Seek Financial Assistance
Before you become totally overwhelmed, know that there are hundreds of resources that provide financial assistance in a variety of categories, including child care, personal items (wigs, ostomy supplies, etc.), counseling services, legal help, wish fulfillment and transportation.
Social workers, advocates, financial counselors and patient navigators at your medical facility can refer you to local organizations that can help, and many advocacy groups and other nonprofit organizations will also point you toward sources of financial assistance. Federal laws offer benefits, protect you from the loss of health insurance and guard against discrimination on the basis of your health. And don’t forget your family and friends. They can help you search for financial assistance and offer advice about what is most helpful for you.
10 Helpful Steps
- Review your income and expenses. Gather your current bills and check stubs to gain a better understanding of how much money you currently have coming in and going out. Next, review your health insurance policy to determine your deductibles, co-payments and covered services, and then use that information to help estimate your out-of-pocket medical expenses. Finally, list any savings or other assets (life insurance plan, property, investments) that you can use to get cash if you need to, and talk to your family about ways you can all cut back on expenses.
- Complete a budget worksheet. List your income and expenses (some of which will be estimates) on a budget worksheet. Complete a new worksheet each month to track your finances and become better prepared for your expenses.
- Talk to your health care team. Most medical facilities have social workers, financial counselors and patient navigators who can help you with financial issues. Special payment arrangements are usually possible.
- Get the most out of your insurance. File claims for reimbursement immediately and question any denials. Always review your policy, ask for help from your doctor’s office and file an appeal.
- Find ways to reduce the cost of drugs. Look for a pharmacy in your area that offers low prices on generic drugs. Your anti-cancer drugs may not be included in low-cost lists, but other drugs, such as those prescribed to help you manage side effects, are frequently available in a generic form. Also, check to see if the manufacturer of your anti-cancer drug has a financial assistance program. If you have Medicare coverage with a Part D prescription drug plan, see if another Part D plan covers more of your cancer-related drugs. Finally, find out if your insurance offers a mail-order prescription program, as the cost is usually lower than getting drugs from a local pharmacy.
- Search for financial assistance. Many national and local advocacy groups and other nonprofit organizations can help provide financial assistance. See pages 16-17 for a list of resources you can start with.
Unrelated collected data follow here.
`src/rtl/rf_write_arbiter_pkg.sv`:
```
// rf_ctrl_pkg: register-file geometry and write-controller state encoding
package rf_ctrl_pkg;
    localparam int RF_AW        = 4;
    localparam int RF_DW        = 16;
    localparam int RF_NREGS     = 16;
    localparam int RF_ZERO_ADDR = 0;
    typedef enum logic {IDLE, SWEEP} rf_ctrl_state_t;
endpackage

```
`src/rtl/rf_write_arbiter_if.sv`:
```
// rf_write_arbiter_if: bundled write-request handshake from the writeback sources
interface rf_write_arbiter_if import rf_ctrl_pkg::*; #(
    parameter int NREQ = 3,
    parameter int AW   = RF_AW,
    parameter int DW   = RF_DW
);
    logic [NREQ-1:0]    req_valid;
    logic [NREQ-1:0]    req_ready;
    logic [NREQ*AW-1:0] req_addr;
    logic [NREQ*DW-1:0] req_data;
    modport master (output req_valid, req_addr, req_data, input req_ready);
    modport slave  (input req_valid, req_addr, req_data, output req_ready);
endinterface

```
`src/rtl/rf_write_arbiter_arb.sv`:
```
// rr_arbiter_n: combinational round-robin grant with a registered priority pointer
module rr_arbiter_n #(
    parameter int N = 3
) (
    input  logic         clk,
    input  logic         nClear,
    input  logic [N-1:0] req,
    input  logic         en,
    output logic [N-1:0] grant
);
    localparam int PW = (N > 1) ? $clog2(N) : 1;
    logic [PW-1:0] r_rr, w_win, w_hi_idx, w_lo_idx;
    logic          w_hi, w_lo, w_hit;
    // Descending scan leaves the lowest index at/above the pointer and the lowest overall
    always_comb begin
        w_hi     = 1'b0;
        w_lo     = 1'b0;
        w_hi_idx = '0;
        w_lo_idx = '0;
        for (int i = N - 1; i >= 0; i--) begin
            if (req[i] && PW'(i) >= r_rr) begin
                w_hi     = 1'b1;
                w_hi_idx = PW'(i);
            end
            if (req[i]) begin
                w_lo     = 1'b1;
                w_lo_idx = PW'(i);
            end
        end
        w_win = w_hi ? w_hi_idx : w_lo_idx;
        w_hit = en && w_lo;
        grant = w_hit ? ({{(N-1){1'b0}}, 1'b1} << w_win) : '0;
    end
    always_ff @(posedge clk or negedge nClear) begin
        if (!nClear) r_rr <= '0;
        else if (w_hit) r_rr <= (w_win == PW'(N - 1)) ? '0 : w_win + 1'b1;
    end
endmodule

```
`src/rtl/rf_write_arbiter.sv`:
```
// rf_write_arbiter: round-robin owner of the register-file write port with a zeroing sweep
module rf_write_arbiter import rf_ctrl_pkg::*; #(
    parameter int NREQ = 3,
    parameter int AW   = RF_AW,
    parameter int DW   = RF_DW
) (
    input  logic                clk,
    input  logic                nClear,
    rf_write_arbiter_if.slave   bus,
    input  logic                sweep_start,
    output logic                sweep_busy,
    output logic                sweep_done,
    output logic [AW-1:0]       Caddr,
    output logic [DW-1:0]       C,
    output logic                load,
    output logic                pend_valid,
    output logic [AW-1:0]       pend_addr
);
    rf_ctrl_state_t  r_state, w_next;
    logic [AW-1:0]   r_cnt, r_addr, w_addr;
    logic [DW-1:0]   r_data, w_data;
    logic            r_we, r_done, w_en, w_last;
    logic [NREQ-1:0] w_grant;
    // nClear gates the grant so ready stays low throughout reset
    assign w_en   = nClear && r_state == IDLE && !sweep_start;
    assign w_last = r_cnt == AW'(RF_NREGS - 1);
    rr_arbiter_n #(.N(NREQ)) u_arb (
        .clk    (clk),
        .nClear (nClear),
        .req    (bus.req_valid),
        .en     (w_en),
        .grant  (w_grant)
    );
    assign bus.req_ready = w_grant;
    always_comb begin
        w_addr = '0;
        w_data = '0;
        for (int i = 0; i < NREQ; i++) begin
            w_addr = w_addr | (bus.req_addr[i*AW +: AW] & {AW{w_grant[i]}});
            w_data = w_data | (bus.req_data[i*DW +: DW] & {DW{w_grant[i]}});
        end
    end
    always_comb begin
        w_next = r_state;
        if (r_state == IDLE && sweep_start) w_next = SWEEP;
        else if (r_state == SWEEP && w_last) w_next = IDLE;
    end
    always_ff @(posedge clk or negedge nClear) begin
        if (!nClear) begin
            r_state <= IDLE;
            r_cnt   <= '0;
        end else begin
            r_state <= w_next;
            r_cnt   <= (r_state == SWEEP) ? r_cnt + 1'b1 : (sweep_start ? AW'(1) : r_cnt);
        end
    end
    // Address/data hold when no write is issued; only the enable drops
    always_ff @(posedge clk or negedge nClear) begin
        if (!nClear) begin
            r_addr <= '0;
            r_data <= '0;
            r_we   <= 1'b0;
            r_done <= 1'b0;
        end else begin
            r_done <= r_state == SWEEP && w_last;
            if (r_state == SWEEP) begin
                r_addr <= r_cnt;
                r_data <= '0;
                r_we   <= 1'b1;
            end else if (|w_grant) begin
                r_addr <= w_addr;
                r_data <= w_data;
                r_we   <= w_addr != AW'(RF_ZERO_ADDR);
            end else begin
                r_we   <= 1'b0;
            end
        end
    end
    assign Caddr      = r_addr;
    assign C          = r_data;
    assign load       = r_we;
    assign pend_valid = r_we;
    assign pend_addr  = r_addr;
    assign sweep_busy = r_state == SWEEP;
    assign sweep_done = r_done;
endmodule

```
`src/flat_wrapper.sv`:
```
// flat-port wrapper written by rule: the top's interface ports become plain ports
module rf_write_arbiter_flat import rf_ctrl_pkg::*;
#(
    parameter int NREQ = 3,
    parameter int AW   = RF_AW,
    parameter int DW   = RF_DW
)
  (clk, nClear, sweep_start, sweep_busy, sweep_done, Caddr, C, load, pend_valid, pend_addr, bus_req_valid, bus_req_addr, bus_req_data, bus_req_ready);
  rf_write_arbiter_if #(.NREQ(NREQ), .AW(AW), .DW(DW)) bus_i ();
  input  logic clk;
  input  logic nClear;
  input  logic sweep_start;
  output logic sweep_busy;
  output logic sweep_done;
  output logic [AW-1:0] Caddr;
  output logic [DW-1:0] C;
  output logic load;
  output logic pend_valid;
  output logic [AW-1:0] pend_addr;
  input wire logic [$bits(bus_i.req_valid)-1:0] bus_req_valid;
  input wire logic [$bits(bus_i.req_addr)-1:0] bus_req_addr;
  input wire logic [$bits(bus_i.req_data)-1:0] bus_req_data;
  output wire logic [$bits(bus_i.req_ready)-1:0] bus_req_ready;
  assign bus_i.req_valid = bus_req_valid;
  assign bus_i.req_addr = bus_req_addr;
  assign bus_i.req_data = bus_req_data;
  assign bus_req_ready = bus_i.req_ready;
  rf_write_arbiter #(.NREQ(NREQ), .AW(AW), .DW(DW)) u_core (.clk(clk), .nClear(nClear), .bus(bus_i), .sweep_start(sweep_start), .sweep_busy(sweep_busy), .sweep_done(sweep_done), .Caddr(Caddr), .C(C), .load(load), .pend_valid(pend_valid), .pend_addr(pend_addr));
endmodule
```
- Learn about possible benefits and protections. Review federal laws, including COBRA, FMLA and HIPAA, to see if you are eligible for any benefits and/or protections related to your health care and employment. A social worker can assist, and several organizations can help you determine whether these laws apply to you.
- Tell creditors about your situation. If your budget shows that your expenses exceed your income, get in front of the problem by talking to your creditors. It may be possible to negotiate payments. A nonprofit credit counseling service may also be able to help you work with your creditors. Communicate as needed.
- Take care of estate planning. Give yourself peace of mind and a sense of security by preparing and documenting a plan of how to divide your property before and after death.
- Keep your paperwork organized. Being organized is integral to handling financial matters. Set up a system early, and stay organized so you never have to scramble for a document.